Constantine #1 (DC)
We kick things off this week with a comic I picked up on a bit of a whim, the first issue of DC’s new Constantine series. While being a bit of a Hellblazer novice, I’ve definitely enjoyed John’s appearances in Justice League: Dark and the recent Rotworld crossover, so I figured I may as well give this title a quick once-over. And as first impressions go, it didn’t do too badly. Granted, with little previous knowledge of the character, I was fairly oblivious to quite how well it ‘measured up’ to the Vertigo version, but as a jumping-on point to the character, it worked reasonably well. While the plot itself was a little murky and vague, the characterization was fairly solid and gave a good idea of just what to expect from our smug, self-serving-but-charming-with-it anti hero as this title moves forwards.
Renato Guedes brings a detailed hand to the artwork, and really cuts loose when all the spells and demons start appearing, giving the title a sense of energy and an impressive visual style. Lemire and Fawkes do a passable job with the dialogue, although as I mentioned, the plot is undoubtedly a little dull thus far. All in all though, this is a solid if unspectacular comic book that – sadly – didn’t really do enough to suck me in enough to make it a regular addition to the pull list. Maybe if I had more of an investment in the character from his days in Hellblazer, but for me, there wasn’t enough here to make me pull the trigger. Possibly one for the fans, but I think it’s going to be unlikely to draw in many new readers on the strength of this issue alone.
In what must be a truly shocking development for long-time readers of my reviews, this week features yet another top-quality issue of Mark Waid’s award-winning Daredevil. I know, who would have guessed, right? Aside from a minor wobble with the ‘Coyote’ storyline, this title has been and absolute joy to read since issue one, and shows no signs of breaking that trend any time soon. Waid does a great job in this issue of tying together all the threads that are running through Matt’s life at the moment and showing just how much of a toll they’re having on him. Also, we are finally given an all-too-fleeting glimpse of the orchestrator of Matt’s recent misery, and while this is a welcome sight, it only serves to offer up yet more questions.
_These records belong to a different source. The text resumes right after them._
$ cat config.mk
export PLATFORM = sky130hd
export DESIGN_NAME = binary_pixel_gen
export DESIGN_NICKNAME = d
export VERILOG_FILES = /design/src/rtl/binary_pixel_gen.sv
export SDC_FILE = /design/constraint.sdc
export NUM_CORES = 1
export LEC_CHECK = 0
export ABC_CLOCK_PERIOD_IN_PS = 5350
export CAP_MARGIN = 25
export CORE_MARGIN = 2
export CORE_UTILIZATION = 40
export DETAILED_ROUTE_END_ITERATION = 12
export GPL_ROUTABILITY_DRIVEN = 0
export SLEW_MARGIN = 20
export SYNTH_ARGS = -nofsm -noshare
export SYNTH_HDL_FRONTEND = slang
export SYNTH_SLANG_ARGS = --single-unit
$ cat constraint.sdc
create_clock -name CLK -period 5.35 [get_ports CLK]
set_input_delay 1.07 -clock CLK [delete_from_list [all_inputs] [get_ports CLK]]
set_output_delay 1.07 -clock CLK [all_outputs]
set_load 0.01 [all_outputs]
$ cat src/rtl/binary_pixel_gen.sv
// binary_pixel_gen: thresholds a grey VGA pixel stream into a binary marker
// stream with pixel coordinates, re-times HS/VS to match, and keeps per-frame
// white-pixel / frame statistics.
// Optional feature macro: RUN_FILTER_EN (horizontal opening of length MIN_RUN).
module binary_pixel_gen #(
    parameter int MIN_RUN = 3,
    parameter int WCNT_W  = 20
) (
    input  logic              CLK,
    input  logic              RST,
    input  logic              VGA_HS,
    input  logic              VGA_VS,
    input  logic [7:0]        i_GRAY,
    input  logic [7:0]        i_THRESH,
    output logic              o_VGA_HS,
    output logic              o_VGA_VS,
    output logic              BINARY_FLAG,
    output logic [15:0]       H_CNT,
    output logic [15:0]       V_CNT,
    output logic [WCNT_W-1:0] o_WHITE_CNT,
    output logic [15:0]       o_FRAME_CNT
);

    if (MIN_RUN < 2 || MIN_RUN > 8) begin : g_min_run_check
        $error("binary_pixel_gen: MIN_RUN must be within 2..8");
    end

`ifdef RUN_FILTER_EN
    localparam int unsigned LAT = 1 + 2 * (MIN_RUN - 1);
`else
    localparam int unsigned LAT = 1;
`endif

    typedef struct packed {
        logic        hs;
        logic        vs;
        logic        ok;   // pixel belongs to a frame that started after reset
        logic [15:0] h;
        logic [15:0] v;
    } side_t;

    logic [15:0] col;
    logic [15:0] row;
    logic        hs_prev;
    logic        hs_low_seen;
    logic        vs_low_seen;
    logic [15:0] hc;
    logic [15:0] vc;
    logic        raw;
    logic        bin_out;
    side_t       side_in;
    side_t       side_dly [LAT];

    // Column/row tracking. A row only advances on an HS fall once a full
    // HS low has been seen, so a line cut by reset is not counted.
    always_ff @(posedge CLK or posedge RST) begin
        if (RST) begin
            col         <= '0;
            row         <= '0;
            hs_prev     <= 1'b0;
            hs_low_seen <= 1'b0;
            vs_low_seen <= 1'b0;
        end else begin
            hs_prev     <= VGA_HS;
            hs_low_seen <= hs_low_seen | ~VGA_HS;
            vs_low_seen <= vs_low_seen | ~VGA_VS;
            if (!VGA_HS)
                col <= '0;
            else if (col != 16'hFFFF)
                col <= col + 16'd1;
            if (!VGA_VS)
                row <= '0;
            else if (hs_prev && !VGA_HS && hs_low_seen && row != 16'hFFFF)
                row <= row + 16'd1;
        end
    end

    // Current pixel coordinates, raw threshold bit and side-band bundle.
    always_comb begin
        hc         = VGA_HS ? col : '0;
        vc         = VGA_VS ? row : '0;
        raw        = VGA_HS & VGA_VS & (i_GRAY >= i_THRESH);
        side_in.hs = VGA_HS;
        side_in.vs = VGA_VS;
        side_in.ok = VGA_VS & vs_low_seen;
        side_in.h  = hc;
        side_in.v  = vc;
    end

    // Side-band delay line, same length as the binary path.
    always_ff @(posedge CLK or posedge RST) begin
        if (RST) begin
            for (int unsigned i = 0; i < LAT; i++) side_dly[i] <= '0;
        end else begin
            side_dly[0] <= side_in;
            for (int unsigned i = 1; i < LAT; i++) side_dly[i] <= side_dly[i-1];
        end
    end

`ifdef RUN_FILTER_EN
    localparam int unsigned RUN = MIN_RUN;
    localparam int unsigned WIN = 2 * RUN - 1;

    logic [WIN-1:0] hist;       // hist[0] is the newest registered raw bit
    logic [RUN-2:0] flag_pipe;
    logic           open_bit;
    logic           seg;

    // Opening for the pixel RUN-1 behind the newest: white if any length-RUN
    // window containing it is all white. Erode and dilate are folded into one
    // window over 2*RUN-1 samples; the tail pipe pads to the full latency.
    always_comb begin
        open_bit = 1'b0;
        seg      = 1'b0;
        for (int unsigned s = 0; s < RUN; s++) begin
            seg = 1'b1;
            for (int unsigned k = 0; k < RUN; k++) seg = seg & hist[s + k];
            open_bit = open_bit | seg;
        end
    end

    // Raw history and output alignment pipe.
    always_ff @(posedge CLK or posedge RST) begin
        if (RST) begin
            hist      <= '0;
            flag_pipe <= '0;
        end else begin
            hist         <= {hist[WIN-2:0], raw};
            flag_pipe[0] <= open_bit;
            for (int unsigned i = 1; i < RUN - 1; i++) flag_pipe[i] <= flag_pipe[i-1];
        end
    end

    assign bin_out = flag_pipe[RUN-2];
`else
    logic flag_q;

    // Unfiltered path: raw bit registered once.
    always_ff @(posedge CLK or posedge RST) begin
        if (RST) flag_q <= 1'b0;
        else     flag_q <= raw;
    end

    assign bin_out = flag_q;
`endif

    assign BINARY_FLAG = bin_out;
    assign o_VGA_HS    = side_dly[LAT-1].hs;
    assign o_VGA_VS    = side_dly[LAT-1].vs;
    assign H_CNT       = side_dly[LAT-1].h;
    assign V_CNT       = side_dly[LAT-1].v;

    logic              ok_prev;
    logic              frame_end;
    logic [WCNT_W-1:0] acc;
    logic [WCNT_W-1:0] acc_next;

    // Saturating white count including the current output pixel.
    always_comb begin
        frame_end = ok_prev & ~o_VGA_VS;
        acc_next  = (acc == '1) ? acc : acc + {{(WCNT_W-1){1'b0}}, bin_out};
    end

    // Frame statistics, updated on the falling edge of the delayed VS.
    always_ff @(posedge CLK or posedge RST) begin
        if (RST) begin
            ok_prev     <= 1'b0;
            acc         <= '0;
            o_WHITE_CNT <= '0;
            o_FRAME_CNT <= '0;
        end else begin
            ok_prev <= side_dly[LAT-1].ok;
            if (frame_end) begin
                o_WHITE_CNT <= acc_next;
                o_FRAME_CNT <= o_FRAME_CNT + 16'd1;
            end
            acc <= o_VGA_VS ? acc_next : '0;
        end
    end

endmodule

After elaboration in Yosys (flattened, before gate mapping)
Index checks and enable logic that the tools add are counted.
{ "word_totals": {"reg_bits": 127, "inputBits": 20, "out_inout_bits": 71, "wordCells": 45} }
{ "classes": {"addsub": 4, "order_cmp": 1, "n_eq_ne": 5, "n_mux": 8, "n_bitwise": 9, "reduce_logical": 4} }
{ "ops": {"columns": ["op", "n"], "rows": [
  ["$mux 16", 6],
  ["$add 16x1->16 const B", 3],
  ["$mux 20", 2],
  ["$ne 16x16->1 const B", 2],
  ["$add 20x1->20", 1],
  ["$eq 20x20->1 const B", 1],
  ["$ge 8x8->1", 1],
  ["$and 1x1->1", 4],
  ["$ne 2x1->1 const B", 2],
  ["$logic_and 1x1->1", 3],
  ["$not 1->1", 3],
  ["$or 1x1->1", 2],
  ["$logic_not 1->1", 1]
]} }

Depth between registers and ports, before layout
{ "depth": {"word_depth": 6, "ltp_mapped": 7} }

Least setup slack after synthesis
OpenSTA, ideal clock, no wires.
{ "synth_timing": {"kind": "input to register", "from": "in VGA_HS", "to": "reg row[10]", "arrival_ns": 2.098, "required_ns": 5.225, "path_slack_ns": 3.127, "path_stages": 5, "path_buffers": 0, "cell_sequence": "and3b_1 nand2_1 nor4_1 nand3_1 mux2_2"} }
{ "synth_between": {"elab_chain_len": 5} }
{ "synth_rtl": {"columns": ["element", "line_no", "text"], "rows": [
  ["start, declared", "11", "input logic VGA_HS,"],
  ["$logic_not 1->1", "73", "else if (hs_prev && !VGA_HS && hs_low_seen && row != 16'hFFFF)"],
  ["$logic_and 1x1->1 (3 in series)", "73", null],
  ["$ne 2x1->1 (no line)", null, null],
  ["end signal, assigned", "74", "row <= row + 16'd1;"],
  ["end, declared", "43", "logic [15:0] row;"]
]} }
Every way passes these cells.
A chain may end at the register's enable or synchronous reset.

Worst setup path in the final report
Ends and elaborated chain as after synthesis.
However, all superheroics and thwarting bad guys aside, the undeniable highlight of this comic continues to be Matt’s friendship with his best friend and legal partner Foggy, and his reactions to Foggy’s recent cancer diagnosis. While the villainous conspiracy is an appealing hook, this book shines brightest when it focuses on the smaller, more personal moments in Matt’s life, and – thankfully – that is something Waid excels at. Also, it doesn’t hurt matters when the story is brought to life by Chris Samnee’s beautifully old-school artwork. His thick lines, creative page layouts and tremendous ability to convey drama and movement in a stationary image are on full display here, and continue to give Daredevil one of the most distinct visual styles on the shelves.
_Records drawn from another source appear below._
### src/rtl/voter_pkg.sv
// Shared types and constants for the ballot collector and the one-hot voter.
// Latency: n/a (definitions only).
// Backpressure: n/a.
package voter_pkg;

    localparam int DEFAULT_BALLOT_W    = 3;
    localparam int DEFAULT_NUM_BALLOTS = 5;

    localparam logic [2:0] CAND_A = 3'b001;
    localparam logic [2:0] CAND_B = 3'b010;
    localparam logic [2:0] CAND_C = 3'b100;

    typedef enum logic {
        ST_COLLECT = 1'b0,
        ST_PRESENT = 1'b1
    } state_t;

endpackage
I know I’m being predictable and yes, possibly even a little repetitive, but the undeniable fact is that this continues to be an absolutely amazing title that everyone – yes, everyone – would do well to pick up.
In our second dose of Mark Waid goodness for the week, this issue see everyone’s favourite green-skinned behemoth tackling an Atlantean Warlord seven miles beneath the sea. Nice work if you can get it. Now, as we have seen in his other titles, Waid does a tremendous job of switching between light-hearted and serious, and that’s readily apparent here as the diabolical plans of Attuma are contrasted with the innate humour of one of the Lemurians showing her attraction to the Hulk and utter disgust at the ‘pinkling’ Banner. And while the exposition may get laid on a little thick in the beginning of the book, all is instantly forgiven once the Hulk smashing portion comes around.
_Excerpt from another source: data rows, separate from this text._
$ cat config.mk
export PLATFORM = sky130hd
export DESIGN_NAME = vga_sync_gen
export DESIGN_NICKNAME = d
export VERILOG_FILES = /design/src/rtl/vga_sync_gen.sv
export SDC_FILE = /design/constraint.sdc
export NUM_CORES = 1
export LEC_CHECK = 0
export ABC_CLOCK_PERIOD_IN_PS = 4400
export CORE_MARGIN = 2
export CORE_UTILIZATION = 40
export DETAILED_ROUTE_END_ITERATION = 16
export GPL_TIMING_DRIVEN = 0
export MAX_ROUTING_LAYER = met4
export PLACE_DENSITY = 0.6
export SYNTH_ARGS = -nofsm -noshare
export SYNTH_HDL_FRONTEND = slang
export SYNTH_SLANG_ARGS = --single-unit
$ cat constraint.sdc
create_clock -name clk -period 4.4 [get_ports clk]
set_clock_uncertainty 0.2 [all_clocks]
set_input_delay 0.44 -clock clk [delete_from_list [all_inputs] [get_ports clk]]
set_output_delay 0.44 -clock clk [all_outputs]
set_load 0.01 [all_outputs]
As always, Leinil Yu excels with the artwork, particularly during the franticly claustrophobic underwater battle scenes. Every panel is filled to bursting with incredibly detailed action, and the energy on display is difficult not to get excited about. The ‘Hulk Smashes, Banner Builds’ theme of this book is pushed slightly to the background here, although we still get some of Waid’s compelling take on Banner during his scenes with the Lemurian rebels. Simply put, this is a fun, exciting, beautiful to look at comic book title, and while this issue didn’t quite hit the lofty heights of some of the earlier issues, the promise of Walt Simonson taking over artistic duties for the next few issues is a good enough reason – if there weren’t enough already –to keep this title in my pull list for a long, long time to come.
In the aftermath of the Throne of Atlantis crossover, this issue sees the continuation of one of the aspects of that storyline as the Justice League pursue their proposed ‘expansion’ by inviting prospective candidates to the Watchtower to evaluate them. An interesting enough premise, right? Unfortunately though, the sheer volume of characters brought in makes the whole thing a fairly diluted, hard-to-follow mess. Nobody really gets a chance to do much aside from delivering a few humorous one-liners, and there’s simply too much going on for anything that happens to have any real significance.
Also, despite having a tremendous name, Jesus Saiz’ artwork is a noticeable step down from the recent issues, and while it does pick up a little during the action scenes, overall it just didn’t ‘fit’ work for a comic of this magnitude. An unfortunate stumble then for a title which seemed to be on the right path in recent weeks, and while the seeds are already being sown for the upcoming Trinity War event, this issue can most definitely be classed as ‘missable’ for all but the most diehard Justice League fans.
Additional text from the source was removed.